If you run your business out of your home, get an idea of how big your workspace is relative to your house. The percentage of your home used for business purposes are legitimately deductible, but only if it’s used strictly for your company. It doesn’t matter if you have an office adjacent to where you live or you’re just using a spare room, but using the den while your family isn’t home doesn’t count. Don’t forget to write off the relative percentage of utilities you use in this workspace also. Your internet connection and any phone bills are deductible if used exclusively for work.
ALL IN THE FAMILY
Though it may cause some friction after hours, hiring family members can save you quite a bit on small business taxes. As long as they hold legitimate positions in a company you fully own, all of their medical costs can be deducted. Regular taxpayers can only write off medical expenses if they exceed 10% of their taxable income. But small-business owners can write off their own non-reimbursed healthcare costs and their immediate family’s as well.
YOU'RE REALLY GOING PLACES
Whether you work at home or in an office, your travel expenses can almost always be deducted from your tax base.
Travel expenses are a write-off that self-employed people often forget is deductible. Keeping a close count of your car’s mileage and gas purchases if you do a lot of on the clock travelling, and then you have options for deducting it. The simplest way is to figure out your total business mileage and then multiply it by the IRS rate for deduction, which you can find on their website. Just make sure that you keep a log of all miles driven for business purposes. If you operate out of your home, the mileage you drive between leaving your house and returning on business travel is also deductible.
FOR THE RECORD
It can’t be exaggerated how important it is critical to keep your records in order. This can mean the difference between getting a large check back from the government and a getting hit with a huge tax penalty.
It’s an old cliché, but it’s true. Keep a receipt for positively every single business purchase you make. This not only includes the obvious things like equipment or plane tickets but the items that seem insignificant also. Postage fees, office supplies and magazine or journal subscriptions can often be written off. Always consult the IRS’s website before making deductions you’re unsure of, but a surprising amount of minuscule things are eligible and add up quickly.

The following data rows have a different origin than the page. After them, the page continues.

**src/rtl/i3c_ram_1p_arb_pkg.sv**
```systemverilog
// Shared types for the I3C single-port RAM arbiter.
//   state_e : sequencer states (array initialisation, normal operation)
//   port_e  : requester identity carried with each in-flight read
//   tag_t   : one entry of the read-response routing shift register
package i3c_ram_1p_arb_pkg;

  typedef enum logic {
    StInit = 1'b0,
    StRun  = 1'b1
  } state_e;

  typedef enum logic {
    PortA = 1'b0,
    PortB = 1'b1
  } port_e;

  typedef struct packed {
    logic  valid;
    port_e port;
  } tag_t;

  localparam int ErrCntW = 16;

endpackage

```
**src/rtl/i3c_ram_1p_arb.sv**
```systemverilog
// Two-requester arbiter and sequencer for a parity-protected single-port RAM.
// After reset the whole array is zero-filled (optional) so every word holds
// valid parity; afterwards requesters A and B share the RAM port round-robin.
// Read responses are steered back to the issuing requester and responses that
// carry a parity error are counted in a saturating counter.
//
// Ports:
//   clk_i, rst_i              clock, synchronous active-high reset
//   {a,b}_req_i / _gnt_o      request / grant handshake (accept = req & gnt)
//   {a,b}_write_i, _addr_i,
//   _wdata_i, _wmask_i        request fields, held stable until granted
//   {a,b}_rvalid_o, _rerror_o read response strobe and error flags
//   rdata_o                   shared read data, qualified by a/b_rvalid_o
//   ram_*_o / ram_*_i         RAM wrapper request and response ports
//   init_done_o               high once the array is initialised
//   err_cnt_o, err_clr_i      parity-error count and its clear
module i3c_ram_1p_arb
  import i3c_ram_1p_arb_pkg::*;
#(
  parameter int Depth       = 512,
  parameter int Width       = 32,
  parameter int ReadLatency = 1,
  parameter bit InitOnReset = 1'b1,
  parameter int Aw          = (Depth > 1) ? $clog2(Depth) : 1
) (
  input  logic               clk_i,
  input  logic               rst_i,

  input  logic               a_req_i,
  output logic               a_gnt_o,
  input  logic               a_write_i,
  input  logic [Aw-1:0]      a_addr_i,
  input  logic [Width-1:0]   a_wdata_i,
  input  logic [Width-1:0]   a_wmask_i,
  output logic               a_rvalid_o,
  output logic [1:0]         a_rerror_o,

  input  logic               b_req_i,
  output logic               b_gnt_o,
  input  logic               b_write_i,
  input  logic [Aw-1:0]      b_addr_i,
  input  logic [Width-1:0]   b_wdata_i,
  input  logic [Width-1:0]   b_wmask_i,
  output logic               b_rvalid_o,
  output logic [1:0]         b_rerror_o,

  output logic [Width-1:0]   rdata_o,

  output logic               ram_req_o,
  output logic               ram_write_o,
  output logic [Aw-1:0]      ram_addr_o,
  output logic [Width-1:0]   ram_wdata_o,
  output logic [Width-1:0]   ram_wmask_o,
  input  logic [Width-1:0]   ram_rdata_i,
  input  logic               ram_rvalid_i,
  input  logic [1:0]         ram_rerror_i,

  output logic               init_done_o,
  output logic [ErrCntW-1:0] err_cnt_o,
  input  logic               err_clr_i
);

  localparam logic [Aw-1:0] InitLast = Aw'(Depth - 1);

  function automatic logic [ErrCntW-1:0] sat_inc(input logic [ErrCntW-1:0] v);
    return (&v) ? v : v + ErrCntW'(1);
  endfunction

  state_e               state_q, state_d;
  logic [Aw-1:0]        init_cnt_q;
  port_e                last_q;
  tag_t                 tag_p [ReadLatency];
  tag_t                 tail;
  logic [ErrCntW-1:0]   err_cnt_q, err_cnt_d;
  logic                 a_gnt, b_gnt, acc_read, err_inc;

  // Request side: init sequencer or round-robin grant, RAM port mux.
  // Everything is held idle while rst_i is high so the port reads as
  // quiescent during reset regardless of the state register.
  always_comb begin
    state_d     = state_q;
    a_gnt       = 1'b0;
    b_gnt       = 1'b0;
    ram_req_o   = 1'b0;
    ram_write_o = 1'b0;
    ram_addr_o  = '0;
    ram_wdata_o = '0;
    ram_wmask_o = '0;
    if (!rst_i) begin
      case (state_q)
        StInit: begin
          ram_req_o   = 1'b1;
          ram_write_o = 1'b1;
          ram_addr_o  = init_cnt_q;
          ram_wmask_o = '1;
          if (init_cnt_q == InitLast) state_d = StRun;
        end
        StRun: begin
          // On conflict the requester not granted most recently wins.
          a_gnt = a_req_i & (~b_req_i | (last_q == PortB));
          b_gnt = b_req_i & ~a_gnt;
          if (a_gnt) begin
            ram_req_o   = 1'b1;
            ram_write_o = a_write_i;
            ram_addr_o  = a_addr_i;
            ram_wdata_o = a_wdata_i;
            ram_wmask_o = a_wmask_i;
          end else if (b_gnt) begin
            ram_req_o   = 1'b1;
            ram_write_o = b_write_i;
            ram_addr_o  = b_addr_i;
            ram_wdata_o = b_wdata_i;
            ram_wmask_o = b_wmask_i;
          end
        end
      endcase
    end
  end

  assign a_gnt_o     = a_gnt;
  assign b_gnt_o     = b_gnt;
  assign init_done_o = (state_q == StRun) & ~rst_i;
  assign acc_read    = (a_gnt & ~a_write_i) | (b_gnt & ~b_write_i);

  always_ff @(posedge clk_i) begin
    if (rst_i) begin
      state_q    <= InitOnReset ? StInit : StRun;
      init_cnt_q <= '0;
      last_q     <= PortB;
      err_cnt_q  <= '0;
      for (int i = 0; i < ReadLatency; i++) tag_p[i] <= '0;
    end else begin
      state_q <= state_d;
      if (state_q == StInit) init_cnt_q <= init_cnt_q + Aw'(1);
      if (a_gnt)      last_q <= PortA;
      else if (b_gnt) last_q <= PortB;
      err_cnt_q <= err_cnt_d;
      // Tag stage 0: one entry per cycle, writes and idle cycles insert valid=0.
      tag_p[0] <= '{valid: acc_read, port: (b_gnt ? PortB : PortA)};
      for (int i = 1; i < ReadLatency; i++) tag_p[i] <= tag_p[i-1];
    end
  end

  // Response side: the tail tag lines up with the RAM response of the same read.
  assign tail       = tag_p[ReadLatency-1];
  assign a_rvalid_o = ram_rvalid_i & tail.valid & (tail.port == PortA);
  assign b_rvalid_o = ram_rvalid_i & tail.valid & (tail.port == PortB);
  assign a_rerror_o = a_rvalid_o ? ram_rerror_i : 2'b00;
  assign b_rerror_o = b_rvalid_o ? ram_rerror_i : 2'b00;
  assign rdata_o    = ram_rdata_i;

  // A clear that coincides with an error keeps that error, so the count is 1.
  assign err_inc   = (a_rvalid_o | b_rvalid_o) & (|ram_rerror_i);
  assign err_cnt_d = err_clr_i ? ErrCntW'(err_inc)
                   : (err_inc ? sat_inc(err_cnt_q) : err_cnt_q);
  assign err_cnt_o = err_cnt_q;

  // A RAM response with no read in flight means the RAM and this block disagree.
  rvalid_has_tag: assert property (@(posedge clk_i) disable iff (rst_i)
                                   ram_rvalid_i |-> tail.valid);

endmodule

```
**config.mk**
```make
export PLATFORM = sky130hd
export DESIGN_NAME = i3c_ram_1p_arb
export DESIGN_NICKNAME = d
export VERILOG_FILES = /design/src/rtl/i3c_ram_1p_arb_pkg.sv /design/src/rtl/i3c_ram_1p_arb.sv
export SDC_FILE = /design/constraint.sdc
export NUM_CORES = 1
export LEC_CHECK = 0
export ABC_AREA = 1
export CORE_AREA = 2 2 125 127
export CTS_CLUSTER_SIZE = 20
export DETAILED_ROUTE_END_ITERATION = 8
export DIE_AREA = 0 0 127 129
export PLACE_DENSITY = 0.58
export REMOVE_ABC_BUFFERS = 1
export SLEW_MARGIN = 20
export SYNTH_ARGS = -nofsm -noshare
export SYNTH_HDL_FRONTEND = slang
export SYNTH_SLANG_ARGS = --single-unit
```
**constraint.sdc**
```tcl
create_clock -name clk_i -period 2.8 [get_ports clk_i]
set_clock_uncertainty 0.2 [all_clocks]
set_input_delay 0.42 -clock clk_i [delete_from_list [all_inputs] [get_ports clk_i]]
set_output_delay 0.42 -clock clk_i [all_outputs]
set_load 0.005 [all_outputs]
```
==> impl_results.md <==
* Post-route DRC at 0
* Net switching share of the total power at 0.2311
* Leakage power of the design at 2.791 nW
* # port buffers at 255
* Status: complete, no violations
* WHS at 0.3126 ns
* Worst path max stage delay at 0.49 ns
* CP Launch Point: a_req_i
* Routed vias/inst at 4.394
* Number of nets in the final layout at 968
* Pwr dens at 226.7 nW/um^2
* Hold Path Origin: init_cnt_q[0]
* Post-detailed-routing wire length at 16010 um
* Post-placement cell count at 940
* Detail Route Antenna Nets at 0
* Max-cap check violation count at 0
* TritonCTS buffer count at 5
* Via total after detailed routing at 4245
* Cell Int Power at 1.073 mW
* Worst Max-Slew Pin Slew at 0.3494 ns
* Core Area at 14980 um^2
* Pin count of the biggest net entering global routing at 42
* Number of iterations in the first detailed-routing pass at 4
* Area share of the largest cell type after synthesis at 0.1971
* Buffers and inverters on the worst path at 6
* Share of cells above drive strength 1 at 0.09769
* Post-synthesis to final-layout area growth at 95.94%
* Combinational power share at 0.299
* Slowest stage cell, crit path: clkdlybuf4s50_1
* Dominant cells by area after synthesis: nand2_1 20%, dfxtp_1 18%, nand3_1 10%
* Die Span X at 127 um
* Filler cell count at 1582
* Synth Flop Type: dfxtp_1
* Maximum fanout encountered on the critical timing path at 4
* Clock network fraction of total power at 0.397
* Endpoints failing setup at 0
* Root buffer selected by CTS: clkbuf_16
* Count of standard-cell rows at 45
* Arrival time at the worst endpoint at 2.10 ns
* Mapped Area at 3143 um^2
* Maximum root-to-sink buffer count at 2
* Maximum resistive drop on vdd at 249.2 uV
* RSZ-0062 raised after global routing: yes
* Proportion of synthesized flip-flops having asynchronous set or reset at 0
* TritonCTS clock tree: done
* Clock sink count at 29
* Wire length of the first global-routing pass at 22220 um
* Antenna violations before repair at 0
* Layout Cells excl Fill at 966
* Number of enable-type register cells in the synthesized netlist at 0
* Count of state elements after synthesis at 29
* Avg WL per Cell at 16.57 um
* HPWL after DPL at 12440 um
* Effective utilization at floorplan at 0.2099
* Largest delay contributor family on the critical path: buffers and inverters
* Startpoint Class: input pin
* Final global-route overflow total at 0
* Inserted Diodes at 0
* WHS Endpoint: init_cnt_q[0]
* Vias in the first global route at 3933
* Clock period minus worst slack at 2.722 ns
* Routability congestion estimate at 0.8798
* Clock transition at the registers of the reported paths at 0.05 ns
* Synth unique cells at 36
* Worst reg2reg path depth at 8
* Highest metal used: met5
* Final hold violation count at 0
* Worst slew margin relative to its limit at 0.7671
* Type of the worst min-delay path: flip-flop to flip-flop
* Required time at the worst-slack endpoint at 2.18 ns
* Worst-skew pair later-pin latency at 0.27 ns
* Hold path depth at 2
* Count of synthesis-stage warnings from yosys at 0
* Most frequently used cell type in the post-synthesis netlist: nand2_1
* Maximum operating frequency at 367.4 MHz
* Max-slew violation count at 0
* Crit. End Element: output pin
* Number of buffers added to fix hold violations after cts at 0
* Final period utilization at 0.9721
* Crit Reg-Reg Endpoint: err_cnt_o[1]
* DR WL met2 at 7425 um
* Io pins at 320
* Mean Syn Cell Area at 5.875 um^2
* Worst reg2reg setup slack at 1.03 ns
* Source of the worst register-to-register timing path: err_cnt_o[0]
* CTS H-tree lvls at 2
* Wire length on met3 at 1876 um
* Global routing usage summed across all routing layers at 0.1754
* Die Outline Area at 16380 um^2
* Die Ht at 129 um
* Commonest cells post-synth: 165 x nand2_1, 65 x nand3_1, 64 x inv_1
* Cell taking the most area after synthesis: nand2_1
* Register area share after synthesis at 0.1847
* Post-synthesis instance total at 535
* Critical Setup Path Class: input pin to output pin
* Routed metal-1 wire length at 6313 um
* First DRT Iteration DRCs at 196
* Sequential share of power at 0.304
* Cell chain of the critical path: clkdlybuf4s50_1 -> inv_2 -> nor2_4 -> nor2_4 -> buf_12 -> buf_4 -> nand2_1 -> nand3_1 -> nand2_1 -> inv_1 -> clkdlybuf4s50_1
* Sw Pwr at 322.6 uW
state kept, by name, indices dropped and copies added, names as in the netlist:
name        count
err_cnt_o      16
init_cnt_q      9
last_q          1
state_q         1
tag_p           2
metrics by stage:
stage / total power [mW] / setup slack [ns] / setup TNS, ns / utilization / instance area [um^2]
floorplan: 0.5164 / -0.07099 / -2.310 / - / 2766
global placement: 0.8389 / -0.1076 / -2.986 / 0.3856 / 5776
detailed placement: 0.8387 / -0.09670 / -3.407 / 0.3856 / 5776
CTS: 1.392 / 0.0001643 / 0 / 0.3980 / 5961
global route: 1.468 / -0.03462 / -0.03778 / 0.4112 / 6158
finish: 1.396 / 0.07825 / 0 / 0.4112 / 6158
area by class of cell:
| type | instances | area, um^2 | area share |
|---|---|---|---|
| flip-flops and latches | 29 | 581.8 | 0.09447 |
| inverters | 71 | 276.5 | 0.04490 |
| repair buffers | 294 | 2985 | 0.4848 |
| multi-input cells | 376 | 1922 | 0.3121 |
| well taps | 188 | 235.2 | 0.03820 |
| clock inverters | 1 | 5.005 | 0.0008127 |
| clock buffers | 7 | 152.6 | 0.02479 |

STREAMLINE YOUR RECORDKEEPING
If your company has grown by leaps and bounds in a short period of time, you might feel overwhelmed with purchase orders, legal documents and other paperwork. It isn’t fun to get audited when your paperwork is not in order. Play it safe and plan on being audited. Consider PDF and e signature equipment and software that will help keep messy paperwork off your desk, out of your filing cabinets (or trash) and into a format that is organized, secure and easy to access. Taking the steps to go paperless now by scanning all your current hard copies into PDF form and signing all business documents with an e signature will save paper, ink, time, money and IRS headaches in the future.
A YEAR-END BUYING SPREE?
If your business has experienced a quick, exponential period of growth, you may want to spend some of it on the company before the year-end. Higher income means a higher tax bracket, but keep yourself in a lower one by expending excess earnings on equipment and supplies and write them off as deductions. Just be sure you can legitimately claim them as necessities for your business.